Results from a recent survey about 911 and emergency medical services (EMS) as they relate to motor vehicle occupant safety can be useful in efforts to educate the public and manage their expectations.
Over 5,000 people responded to the National Highway Traffic Safety Administration’s 2016 Motor Vehicle Occupant Safety Survey: 911 Systems. Findings include:
- More than 90% of respondents expected to receive pre-arrival instructions from 911 operators while waiting for an ambulance.
- More than half of respondents did not know if a 911 call center could identify a caller’s location without being explicitly told by the caller.
- Nearly 70% of respondents indicated they would be willing to pay more for expanded 911 services.
- Among respondents who had placed an emergency call, 54% reported their most recent call had been to request an ambulance, rescue squad or EMS.
- Respondents indicated high levels of trust in EMS clinicians, with 99% reporting they were very or somewhat confident that an ambulance, rescue squad or EMS worker responding to a 911 call would know what to do.
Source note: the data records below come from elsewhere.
**flow/run.sh**
```bash
#!/bin/bash
# OpenROAD 26Q1-2900-gdf79404cd8, Yosys 0.63+post, stock flow scripts
make -C /OpenROAD-flow-scripts/flow DESIGN_CONFIG=/design/flow/config.mk WORK_HOME=/design/flow/orfs finish
```
**flow/config.mk**
```make
export PLATFORM = sky130hd
export DESIGN_NAME = up_counter
export DESIGN_NICKNAME = up_counter
export VERILOG_FILES = /design/flow/design.v
export SDC_FILE = /design/flow/constraint.sdc
export NUM_CORES = 4
export LEC_CHECK = 1
export CORE_AREA = 10 10 70 70
export DIE_AREA = 0 0 80 80
```
**flow/constraint.sdc**
```tcl
current_design up_counter

set clk_period 1.1
set clk_io_pct 0.2

create_clock -name clk0 -period $clk_period [get_ports {clk}]

set non_clock_inputs [all_inputs -no_clocks]
set_input_delay [expr $clk_period * $clk_io_pct] -clock clk0 $non_clock_inputs
set_output_delay [expr $clk_period * $clk_io_pct] -clock clk0 [all_outputs]
```
**flow/design.v**
```verilog
module up_counter(Q,clk,reset);
output [3:0]Q;
input clk,reset;
reg [3:0]Q;
always @(posedge clk or posedge reset)
begin
if(reset)
Q<=4'b0;
else
Q<=Q+1;
end
endmodule
```
==> metrics.yaml <==
status:
  status: "finished, final reports clean"
timing:
  setup_ws_ps: 46.8
  final_max_slew_viol_count: 0
  clock-skew-final_ps: 0.395
  finalClockPeriodUsage_pct: 95.7
  finalSetupViolCount: 0
  slew_headroom_pct: 90.4
  max_freq_ghz: 0.949
  tns_ps: 0
  period_needed_ps: 1050
  rsz0062_at_grt: "false"
  worstMarginPinSlew_ps: 144
  final-hold-violation-count: 0
setup_path:
  arrival_ps: 830
  crit_path_cell_trace: "dlygate4sd2_1"
  crit_family: "flip-flops"
  ff2ff_path_depth: 3
  crit_type: "reg2out"
  cp.buffers_inverters: 1
  worstSetupStartpointType: "register"
  cp_slowest_cell: "dfrtp_1"
  end_kind: "output port"
  cp.depth: 1
  cp_max_fo: 2
  slowest_delay_ps: 360
  cp_data_required_time_ps: 880
power:
  finalPower_w: 0.000338
  p_per_area_nw_per_um2: 1100
  p_leak_nw: 0.153
  peakVddDrop_v: 0.000190
flow_run:
  openroad.warnings: 25
  cap_viol_max_count: 0
cts:
  cts.htree.levels: 1
  cts-root-buf: "clkbuf_4"
  clkLatencyLatePin_ps: 230
  clk_path_buf_depth: 2
  cts_tree: "built"
  cts_buffers: 3
  path_clk_slew_ps: 40
  cts_hold_buffers: 0
  cts_sinks: 4
finish:
  top_register: "Q"
  drive_above_1_share_pct: 34.8
  nFillCells: 404
  syn2layout_area_growth_pct: 117
  reg_top3: "Q: 4 flops"
  largest_reg_flops: 4
route:
  vias_per_cell: 1.68
  via_count: 116
  drc: 0
  wirelength_um: 423
  antenna_cells: 0
  ant_nets: 0
  wl_per_cell_um: 6.13
  drt_iter0_drc: 17
  dr.pass1.iters: 2
global_routing:
  grt_usage_pct: 1.39
  overflow: 0
  globalRouteMet3Util_pct: 2.95
  use_met2_pct: 0.963
  grt_max_degree: 5
  grt_pass1_vias: 135
  grt_pass1_wl_um: 607
  antenna_found_initial: 0
  grt.busiest_layer: "met3"
  grt.met1_usage_pct: 1.20
synthesis:
  ys_warn_count: 1
  top_area_share_pct: 70.2
  ys_area_um2: 143
  synth.most_common_cell: "dfrtp_1"
  flop_cell: "dfrtp_1"
  netlist_area_um2: 143
  synth_seq_share_pct: 70.2
  synth.area.top_cells: "dfrtp_1 70%, ha_1 8.8%, xnor2_1 6.1%"
  top_cells_by_count: "4 x dfrtp_1, 2 x inv_1"
  async_reset_ff_share_pct: 100
  ys_types: 6
  syn_avg_cell_area_um2: 14.3
  edf_count: 0
  yosys.area.top_type: "dfrtp_1"
  netlist_instances: 10
  synth_flops: 4
  yosysCellCount: 10
min_path:
  holdCritPathClass: "in2async"
floorplanning:
  core-area_um2: 3420
  die_h_um: 80
  initCoreUtil_pct: 4.18
  die_area_um2: 6400
  rows: 21
  pin_count: 6
  die_w_um: 80
placed_design:
  port_buffers: 5
  pre_cts_slack_ps: 46.1
  dp_hpwl_um: 309
  place_congestion: 0.648
## metrics by stage
stage	util [%]	area [µm²]	std cells	hold slack (ps)
after CTS	9.01	308	69	160
after detailed placement	7.99	273	64	411
final	9.05	309	69	167
after global routing	9.05	309	69	189
after global placement	7.99	273	64	415
after floorplan	-	143	10	-13.9
## timing repair
item                                    CTS  global route
setup buffers                             2             0
endpoints found under the setup margin    4             1
resized                                   6             1
cloned                                    0             0
pin swaps                                 0             0
## routing by layer
| layer | wire [µm] | share of wire, % |
|---|---|---|
| met1 | 135 | 32 |
| met2 | 126 | 30 |
| met3 | 161 | 38 |
| met4 | 0 | 0 |
| met5 | 0 | 0 |
## report_power, final
part	switching [W]	internal, W	total, W
combinational	0.00000290	0.00000332	0.00000622
sequential	0	0.000148	0.000148
clock	0.0000621	0.000122	0.000184
## worst paths after layout
path	startpoint	endpoint	slack [ps]
max in group asynchronous	reset	Q[1]	790
max reg2reg	Q[0]	Q[2]	120
max	Q[2]	Q[2]	50
min	reset	Q[2]	170
min reg2reg	Q[3]	Q[3]	550
min in group clk0	Q[3]	Q[3]	550
## final cells by class
class	count	area [µm²]	share of cell area, %
well taps	46	57.6	18.6
multi-input cells	4	35.0	11.3
clock buffers	3	22.5	7.29
repair buffers	10	86.3	27.9
inverters	2	7.51	2.43
flip-flops and latches	4	100	32.4
## kinds of logic (layout without fill, tap and decap cells)
logic type	after synthesis	in the layout	synth area share [%]
fa+ha+maj	1	1	8.77
flops	4	4	70.2
simple gates	1	1	3.51
xor+xnor	2	2	12.3
buf+inv	2	15	5.27
## cells in the final DEF, fill, tap and decap left out
cell type,synthesis,final
dfrtp_1,4,4
ha_1,1,1
clkdlybuf4s50_1,0,1
clkdlybuf4s15_1,0,3
clkbuf_4,0,3
nand3_1,1,1
xnor2_1,1,1
dlygate4sd2_1,0,1
inv_1,2,2
buf_4,0,5
xor2_1,1,1
No activity file was given, so power comes from the tool's default toggle rates.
Over 90% of respondents considered EMS to be an essential government service.
About the Motor Vehicle Occupant Safety Survey
The Motor Vehicle Occupant Safety Survey began in 1994 and periodically asks respondents about attitudes, knowledge and behavior related to seat belt use, child passenger safety, 911 and other topics related to vehicle occupant safety. The most recent survey was in 2016-2017.